## Work item
Using the material that follows, work out how many lines include the word "hold". Your answer should be that number only.

________________________________________

Context: an optimization exercise on an open-source flow, tuned for small area. The choices shown serve that exercise and are no tape-out recipe. Function was checked by simulation only, so behaviour that the tests miss may differ from the original. No driver is modelled on the clock port, so clock power and skew are understated where the tree is cut down; a real chip needs a root buffer or a tree. Power and IR drop assume default switching activity.

// cache
module cache(reset, seletorVia, habilita, clock, endereco, entradaDeDados, saidaDeDados, hit, miss, lru1, lru2, dirty1, dirty2, valid1, valid2);
input seletorVia;
input habilita;
input clock;
input reset;
input [2:0] endereco;
input [7:0] entradaDeDados;
output reg [7:0] saidaDeDados;
output reg dirty1, dirty2, lru1, lru2, hit, miss;
output valid1, valid2;
reg [7:0] dado1 [0:7];   
reg [7:0] e1;            
reg [7:0] ff2;           
assign valid1 = 1'b1;
assign valid2 = 1'b1;
wire acc  = seletorVia | habilita;           
wire wr1  = ~seletorVia & habilita;          
wire lru10 = ~reset & lru1 & ~lru2;          
wire wr2  = seletorVia & habilita & lru10;   
wire din_ff = &entradaDeDados;
wire hold = ~acc & ~reset;                   
wire [7:0] dec = 8'd1 << endereco;
wire [7:0] we1 = {8{acc}} & dec;
wire [7:0] we2 = {8{wr2}} & dec;
reg [7:0] rd;
integer j;
always @(*) begin
  rd = 8'd0;
  for (j = 0; j < 8; j = j + 1)
    rd = rd | ({8{dec[j]}} & dado1[j]);
end
wire e1_a  = reset | |(dec & e1);
wire ff2_a = |(dec & ff2);
wire ff1_a = e1_a | &rd;
wire cmp_hit = e1_a ? din_ff : (rd == entradaDeDados);
wire hit_n  = (wr1 & ~ff1_a) | (wr2 & ~ff2_a) | (seletorVia & ~wr2 & cmp_hit) | (hold & hit);
wire miss_n = (wr1 & ff1_a) | (wr2 & ff2_a) | (seletorVia & ~wr2 & ~cmp_hit) | (hold & miss);
integer i;
always @(posedge clock) begin
  for (i = 0; i < 8; i = i + 1)
    if (we1[i])
      dado1[i] <= entradaDeDados;
  e1  <= ~we1 & (e1 | {8{reset}});
  for (i = 0; i < 8; i = i + 1)
    if (reset)
      ff2[i] <= 1'b1;
    else if (we2[i])
      ff2[i] <= din_ff;
  saidaDeDados <= ({8{acc}} & entradaDeDados) | ({8{hold}} & saidaDeDados);
  ...
For scale: ~94 flip-flops, about 31 I/O pins.
Settings: LEC_CHECK=0, CAP_MARGIN=0, CORE_MARGIN=2, CORE_UTILIZATION=60, GPL_TIMING_DRIVEN=0, SLEW_MARGIN=0; clock period 5.0 ns.
standard.sh (not shown) runs the stock make flow with config.mk's settings and CLKGATE_MAP_FILE= SYNTH_SCRIPT=/design/flow/synth_recipe.tcl, a recipe that flattens the netlist after the stock synthesis.
==> flow/flow/run.sh <==
#!/bin/bash
# The standard layout (standard.sh) with area-oriented knobs:
#  - synthesis: synth_recipe.tcl with an area-oriented ABC mapping script (synth_area.tcl)
#  - port buffers (and synthesis pass-through buffers) of the smallest buffer cell
#  - no dummy loads in the clock tree
#  - after CTS, downsize cells on paths with slack to spare (post_cts.tcl)
set -euo pipefail
here=$(pwd)
bash standard.sh \
  "SYNTH_SCRIPT=$here/flow/synth_area.tcl" \
  "BUFFER_PORTS_ARGS=-buffer_cell sky130_fd_sc_hd__buf_1" \
  "CTS_ARGS=-sink_clustering_enable -repair_clock_nets -dont_use_dummy_load" \
  "POST_CTS_TCL=$here/flow/post_cts.tcl" \
  "MIN_BUF_CELL_AND_PORTS=sky130_fd_sc_hd__buf_1 A X" \
  finish > make_finish.log 2>&1
==> flow/flow/area.abc <==
strash
&get -n
&dch -f
&nf -R 1000
&put
strash
&get -n
&dch -f
&nf -R 1000
&put
topo
==> flow/flow/post_cts.tcl <==
# Recover area: downsize cells on paths that have slack to spare, then re-legalise.
estimate_parasitics -placement
repair_timing -recover_power 100 -verbose
detailed_placement
check_placement -verbose
==> flow/flow/synth_area.tcl <==
# The standard synthesis (synth_recipe.tcl), with the final technology mapping done by an
# area-oriented ABC script instead of ORFS's delay-oriented one. Registers are untouched: abc
# maps only the combinational logic, so register names and cell types are the standard ones.
set area_flow_dir [file dirname [file normalize [info script]]]
set area_abc_script [file join $area_flow_dir area.abc]
proc abc {args} {
  set i [lsearch -exact $args -script]
  if { $i >= 0 } { lset args [expr { $i + 1 }] $::area_abc_script }
  yosys abc {*}$args
}
source [file join [file dirname $area_flow_dir] synth_recipe.tcl]
Change:
--- a/flow/flow/run.sh
+++ b/flow/flow/run.sh
@@ -4,4 +4,4 @@
 #  - port buffers (and synthesis pass-through buffers) of the smallest buffer cell
-#  - no dummy loads in the clock tree
-#  - after CTS, downsize cells on paths with slack to spare (post_cts.tcl)
+#  - clock tree: a single level of clock buffers built by manual_cts.tcl
+#  - after the clock tree, downsize cells on paths with slack to spare (post_cts.tcl)
 set -euo pipefail
@@ -11,3 +11,3 @@
   "BUFFER_PORTS_ARGS=-buffer_cell sky130_fd_sc_hd__buf_1" \
-  "CTS_ARGS=-sink_clustering_enable -repair_clock_nets -dont_use_dummy_load" \
+  "PRE_CTS_TCL=$here/flow/manual_cts.tcl" \
   "POST_CTS_TCL=$here/flow/post_cts.tcl" \
==> flow/flow/manual_cts.tcl (new file) <==
set mcts_cell sky130_fd_sc_hd__buf_12
set mcts_groups 4

set block [ord::get_db_block]
set db [ord::get_db]
set master [$db findMaster $mcts_cell]
set clk_net [$block findNet clock]

set sinks {}
foreach it [$clk_net getITerms] {
  set inst [$it getInst]
  set bb [$inst getBBox]
  lappend sinks [list $it [expr { ([$bb xMin] + [$bb xMax]) / 2 }] [expr { ([$bb yMin] + [$bb yMax]) / 2 }]]
}
puts "manual CTS: [llength $sinks] clock sinks, $mcts_groups x $mcts_cell"

proc mcts_split { items n } {
  # split items into n groups of near-equal size: by x first, then by y
  if { $n <= 1 } { return [list $items] }
  set half [expr { $n / 2 }]
  set byx [lsort -integer -index 1 $items]
  set cut [expr { [llength $items] * $half / $n }]
  set a [lrange $byx 0 [expr { $cut - 1 }]]
  set b [lrange $byx $cut end]
  set out {}
  foreach g [list $a $b] k [list $half [expr { $n - $half }]] {
    if { $k <= 1 } { lappend out $g; continue }
    set byy [lsort -integer -index 2 $g]
    set c2 [expr { [llength $g] * ($k / 2) / $k }]
    lappend out [lrange $byy 0 [expr { $c2 - 1 }]] [lrange $byy $c2 end]
  }
  return $out
}

set groups [mcts_split $sinks $mcts_groups]
set k 0
foreach g $groups {
  set inst [odb::dbInst_create $block $master "clkbuf_manual_$k"]
  set net [odb::dbNet_create $block "clknet_manual_$k"]
  $net setSigType CLOCK
  [$inst findITerm A] connect $clk_net
  [$inst findITerm X] connect $net
  set sx 0
  set sy 0
  foreach s $g {
    set it [lindex $s 0]
    $it disconnect
    $it connect $net
    incr sx [lindex $s 1]
    incr sy [lindex $s 2]
  }
  set cx [expr { $sx / [llength $g] }]
  set cy [expr { $sy / [llength $g] }]
  $inst setLocation $cx $cy
  $inst setPlacementStatus PLACED
  puts "manual CTS: clkbuf_manual_$k drives [llength $g] sinks at ($cx, $cy)"
  incr k
}
$clk_net setSigType CLOCK
global_connect

# TritonCTS is not run: the tree above is the clock tree.
proc clock_tree_synthesis { args } {
  puts "manual CTS: clock_tree_synthesis skipped ($args)"
}
set_propagated_clock [all_clocks]
Settings changed: CORE_UTILIZATION 60 to 85.
What happened:
- The new run completed and failed the layout checks on capacitance limit, slew limit
- power goes down by 2.8%
- fmax goes down by 19%
- worst hold slack gains 32 ps
- sequential cell count stays the same
- wire length rises by 41%
- final area goes down by 2.1%
The clock cells of the second run of this note come from the design's own scripts or RTL, not from TritonCTS.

________________________________________

## Result of this task
5